The newest hep-th preprint at this moment is
his 2007 guest blog and dozens of other posts.
I know Suvrat from Harvard, he's been an amazing T.A. in a course of mine, and I still love his numerous papers such as the papers about the black hole interior written along with Kyriakos Papadodimas. There is always some degree of perfectionism in his work and reliance on explicit equations.
(Lots of people in politicized science disciplines should appreciate what kind of a clean praise the radical Marxist Suvrat Raju may receive on a right-wing blog. Is that possible in your field? What about the climate science? I added this paragraph later – because I just couldn't resist.)
Mathur's fuzzballs are proposed models for black hole microstates – effectively some precise star-like solutions of the supergravity field equations (or, more speculatively, solutions that involve non-local degrees of freedom in string/M-theory).
In the SUGRA case, these star-like equations have been explicitly written down for some highly supersymmetric black holes whose horizon area is only nonzero because of the nonzero quantum corrections. In these solutions, the black hole interior is replaced with lots of fuzz – some hair – which may be constructed from ALE-like spaces for every shape of a string (which contributes to the wave functional of a string model of a black hole). Black holes with a decreasing amount of supersymmetry or with the increasing role of the classically nonzero horizon areas are realized as increasingly speculative and non-explicit fuzzballs that are increasingly likely to involve some non-local degrees of freedom which are less understood.
What you may find cool is that both sides of this fuzzball debate are Indian – India is really full of sultans of string. China is expanding in many industries but I think it's completely accurate to say that the Indians are more important players than the Chinese in formal theoretical high-energy physics. At any rate, the fuzzball is an important enough idea so that quantum gravity experts should have some research or statements about it in the whole world. It may look surprising that India is still leading – and it's leading both sides. India has harbored some amazing civilizations thousands of years ago – but I still think that when it comes to mathematics and the modern theoretical physics, the Indians should be grateful to the British imperial overlords for having arranged the environment and providing role models. Even Jamsetji Tata (the tata of the Tata industrial family) had to study at the Elphinstone College first.

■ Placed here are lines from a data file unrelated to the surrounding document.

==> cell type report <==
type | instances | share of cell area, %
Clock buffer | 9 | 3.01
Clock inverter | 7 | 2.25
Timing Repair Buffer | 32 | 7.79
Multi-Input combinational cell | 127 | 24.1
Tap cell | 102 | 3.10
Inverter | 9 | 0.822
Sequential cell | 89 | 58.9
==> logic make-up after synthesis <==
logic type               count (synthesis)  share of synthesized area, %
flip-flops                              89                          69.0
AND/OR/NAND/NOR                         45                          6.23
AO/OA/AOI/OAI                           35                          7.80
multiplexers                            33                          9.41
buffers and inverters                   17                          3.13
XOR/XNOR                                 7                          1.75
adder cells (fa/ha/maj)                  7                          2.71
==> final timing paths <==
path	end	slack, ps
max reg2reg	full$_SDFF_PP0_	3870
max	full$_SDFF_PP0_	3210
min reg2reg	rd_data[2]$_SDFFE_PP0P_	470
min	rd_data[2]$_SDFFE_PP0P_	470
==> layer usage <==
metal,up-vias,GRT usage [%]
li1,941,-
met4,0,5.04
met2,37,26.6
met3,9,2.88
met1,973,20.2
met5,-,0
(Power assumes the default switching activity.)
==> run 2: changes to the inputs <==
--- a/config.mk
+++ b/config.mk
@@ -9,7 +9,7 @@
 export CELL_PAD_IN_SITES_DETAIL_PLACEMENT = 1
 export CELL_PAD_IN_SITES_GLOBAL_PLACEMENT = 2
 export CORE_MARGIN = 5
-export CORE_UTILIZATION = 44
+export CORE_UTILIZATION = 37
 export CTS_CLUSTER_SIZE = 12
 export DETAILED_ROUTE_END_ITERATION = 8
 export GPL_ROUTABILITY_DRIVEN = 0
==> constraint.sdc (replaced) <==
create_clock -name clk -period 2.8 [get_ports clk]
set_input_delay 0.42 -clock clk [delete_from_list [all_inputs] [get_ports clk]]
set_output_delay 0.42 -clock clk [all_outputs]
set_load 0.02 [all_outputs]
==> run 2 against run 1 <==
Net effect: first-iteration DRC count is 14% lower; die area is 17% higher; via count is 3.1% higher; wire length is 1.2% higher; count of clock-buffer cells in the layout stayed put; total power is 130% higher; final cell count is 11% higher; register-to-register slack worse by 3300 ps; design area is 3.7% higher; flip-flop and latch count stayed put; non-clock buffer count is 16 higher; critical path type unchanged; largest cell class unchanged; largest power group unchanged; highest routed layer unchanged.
[config.mk]
export PLATFORM = sky130hd
export DESIGN_NAME = store_drain_scheduler
export DESIGN_NICKNAME = d
export VERILOG_FILES = /design/src/rtl/store_drain_scheduler.sv
export SDC_FILE = /design/constraint.sdc
export NUM_CORES = 1
export LEC_CHECK = 0
export BUFFER_PORTS_ARGS = -buffer_cell sky130_fd_sc_hd__buf_2
export CORE_AREA = 5 5 210 161
export DETAILED_ROUTE_END_ITERATION = 10
export DIE_AREA = 0 0 215 166
export MAX_ROUTING_LAYER = met4
export PLACE_DENSITY = 0.79
export SYNTH_ARGS = -nofsm -noshare
export SYNTH_HDL_FRONTEND = slang
export SYNTH_SLANG_ARGS = --single-unit
[constraint.sdc]
create_clock -name clk_in -period 3.4 [get_ports clk_in]
set_input_delay 0.17 -clock clk_in [delete_from_list [all_inputs] [get_ports clk_in]]
set_output_delay 0.17 -clock clk_in [all_outputs]
set_load 0.01 [all_outputs]
[src/rtl/store_drain_scheduler.sv]
// Store drain scheduler: queues committed stores, arbitrates a single memory
// controller port between the pending load and in-order store drain.
module store_drain_scheduler #(
  parameter int DEPTH     = 4,
  parameter int PTR_WIDTH = 2
) (
  input  logic        clk_in,
  input  logic        rst_in,
  input  logic        rdy_in,
  input  logic        st_req_en,
  input  logic [31:0] st_addr,
  input  logic [1:0]  st_width,
  input  logic [31:0] st_data,
  output logic        st_ready,
  input  logic        ld_req_en,
  input  logic [31:0] ld_addr,
  input  logic [1:0]  ld_width,
  output logic        ld_ready,
  output logic        ld_result_en,
  output logic [31:0] ld_result_data,
  output logic        buf_empty,
  output logic        mc_query_en,
  output logic        mc_query_type,
  output logic [31:0] mc_query_addr,
  output logic [1:0]  mc_data_width,
  output logic [31:0] mc_query_data,
  input  logic        mc_result_en,
  input  logic [31:0] mc_result_data
);

  typedef enum logic [1:0] {IDLE, LOAD_WAIT, STORE_WAIT} state_e;

  localparam logic [PTR_WIDTH:0]   FULL    = (PTR_WIDTH+1)'(DEPTH);
  localparam logic [PTR_WIDTH:0]   CNT_ONE = (PTR_WIDTH+1)'(1);
  localparam logic [PTR_WIDTH-1:0] PTR_ONE = PTR_WIDTH'(1);

  state_e               state_q, state_d;
  logic [PTR_WIDTH-1:0] head_q, head_d, tail_q, tail_d;
  logic [PTR_WIDTH:0]   count_q, count_d;
  logic [31:0]          fifo_addr_q  [DEPTH];
  logic [31:0]          fifo_data_q  [DEPTH];
  logic [1:0]           fifo_width_q [DEPTH];

  logic        ld_pending_q, ld_pending_d;
  logic [31:0] ld_addr_q, ld_addr_d;
  logic [1:0]  ld_width_q, ld_width_d;
  logic        ld_result_en_q, ld_result_en_d;
  logic [31:0] ld_result_data_q, ld_result_data_d;
  logic        mc_type_q, mc_type_d;
  logic [31:0] mc_addr_q, mc_addr_d;
  logic [1:0]  mc_width_q, mc_width_d;
  logic [31:0] mc_data_q, mc_data_d;

  logic st_accept, ld_accept, deq, ld_blocked;

  // Width code 3 is folded into a word access so it never reaches the port.
  function automatic logic [1:0] norm_width(input logic [1:0] w);
    return (w == 2'd3) ? 2'd2 : w;
  endfunction

  function automatic logic [31:0] mask_data(input logic [31:0] d, input logic [1:0] w);
    case (w)
      2'd0:    return {24'd0, d[7:0]};
      2'd1:    return {16'd0, d[15:0]};
      default: return d;
    endcase
  endfunction

  assign st_ready       = (count_q != FULL);
  assign ld_ready       = !ld_pending_q;
  assign buf_empty      = (count_q == '0) && (state_q == IDLE);
  assign mc_query_en    = (state_q != IDLE) && !mc_result_en;
  assign mc_query_type  = mc_type_q;
  assign mc_query_addr  = mc_addr_q;
  assign mc_data_width  = mc_width_q;
  assign mc_query_data  = mc_data_q;
  assign ld_result_en   = ld_result_en_q;
  assign ld_result_data = ld_result_data_q;

  assign st_accept = st_req_en && st_ready;
  assign ld_accept = ld_req_en && ld_ready;

  // A slot is live when its distance from head is below count; the two
  // MMIO words are ordered against every outstanding store.
  always_comb begin
    ld_blocked = 1'b0;
    for (int i = 0; i < DEPTH; i++) begin
      if (({1'b0, PTR_WIDTH'(i) - head_q} < count_q) &&
          (fifo_addr_q[i][31:2] == ld_addr_q[31:2]))
        ld_blocked = 1'b1;
    end
    if (((ld_addr_q == 32'h0003_0000) || (ld_addr_q == 32'h0003_0004)) && (count_q != '0))
      ld_blocked = 1'b1;
  end

  always_comb begin
    state_d          = state_q;
    head_d           = head_q;
    tail_d           = tail_q;
    count_d          = count_q;
    ld_pending_d     = ld_pending_q;
    ld_addr_d        = ld_addr_q;
    ld_width_d       = ld_width_q;
    ld_result_en_d   = 1'b0;
    ld_result_data_d = ld_result_data_q;
    mc_type_d        = mc_type_q;
    mc_addr_d        = mc_addr_q;
    mc_width_d       = mc_width_q;
    mc_data_d        = mc_data_q;
    deq              = 1'b0;

    case (state_q)
      IDLE: begin
        if ((count_q == FULL) || ((count_q != '0) && !(ld_pending_q && !ld_blocked))) begin
          mc_type_d  = 1'b1;
          mc_addr_d  = fifo_addr_q[head_q];
          mc_width_d = fifo_width_q[head_q];
          mc_data_d  = fifo_data_q[head_q];
          state_d    = STORE_WAIT;
        end else if (ld_pending_q && !ld_blocked) begin
          mc_type_d  = 1'b0;
          mc_addr_d  = ld_addr_q;
          mc_width_d = ld_width_q;
          mc_data_d  = '0;
          state_d    = LOAD_WAIT;
        end
      end
      LOAD_WAIT: begin
        if (mc_result_en) begin
          ld_result_en_d   = 1'b1;
          ld_result_data_d = mask_data(mc_result_data, ld_width_q);
          ld_pending_d     = 1'b0;
          state_d          = IDLE;
        end
      end
      STORE_WAIT: begin
        if (mc_result_en) begin
          deq     = 1'b1;
          state_d = IDLE;
        end
      end
      default: state_d = IDLE;
    endcase

    if (ld_accept) begin
      ld_pending_d = 1'b1;
      ld_addr_d    = ld_addr;
      ld_width_d   = norm_width(ld_width);
    end
    if (st_accept) tail_d = tail_q + PTR_ONE;
    if (deq)       head_d = head_q + PTR_ONE;
    case ({st_accept, deq})
      2'b10:   count_d = count_q + CNT_ONE;
      2'b01:   count_d = count_q - CNT_ONE;
      default: count_d = count_q;
    endcase
  end

  // Control and port-visible registers
  always_ff @(posedge clk_in) begin
    if (rst_in) begin
      state_q          <= IDLE;
      head_q           <= '0;
      tail_q           <= '0;
      count_q          <= '0;
      ld_pending_q     <= 1'b0;
      ld_addr_q        <= '0;
      ld_width_q       <= '0;
      ld_result_en_q   <= 1'b0;
      ld_result_data_q <= '0;
      mc_type_q        <= 1'b0;
      mc_addr_q        <= '0;
      mc_width_q       <= '0;
      mc_data_q        <= '0;
    end else if (rdy_in) begin
      state_q          <= state_d;
      head_q           <= head_d;
      tail_q           <= tail_d;
      count_q          <= count_d;
      ld_pending_q     <= ld_pending_d;
      ld_addr_q        <= ld_addr_d;
      ld_width_q       <= ld_width_d;
      ld_result_en_q   <= ld_result_en_d;
      ld_result_data_q <= ld_result_data_d;
      mc_type_q        <= mc_type_d;
      mc_addr_q        <= mc_addr_d;
      mc_width_q       <= mc_width_d;
      mc_data_q        <= mc_data_d;
    end
  end

  // Store payload storage; only slots between head and tail are meaningful
  always_ff @(posedge clk_in) begin
    if (rdy_in && !rst_in && st_accept) begin
      fifo_addr_q[tail_q]  <= st_addr;
      fifo_data_q[tail_q]  <= st_data;
      fifo_width_q[tail_q] <= norm_width(st_width);
    end
  end

endmodule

OK, Suvrat and Pushkal argue that exactly when the fuzzballs are said to be relevant for the black hole microstates, black hole interior etc., the quantum corrections become large so the fuzzballs can't be trusted. For this reason, these fuzzballs shouldn't be able to say anything about the black hole interior (and therefore about the black hole information puzzle).
I tend to agree with these statements. It seems to me that even Mathur would have to agree. He has talked about the "fuzzball complementarity" which should imply, if I correctly assume that he preserves some common sense, that the fuzzball geometry – which is nontrivial and hairy (violating the lore or "invalid theorems" about the absence of the black hole hair in the relevant contexts) – should have nothing to do with "what the infalling observer sees in the black hole interior".
So I think that the "black hole complementarity" promoted by Mathur must include the statement that the fuzzball and the experience of an infalling observer in the black hole interior have very little to do with one another – they're some dual descriptions of similar degrees of freedom. So the fuzzballs are just some unusual, dual way to parameterize the microstates.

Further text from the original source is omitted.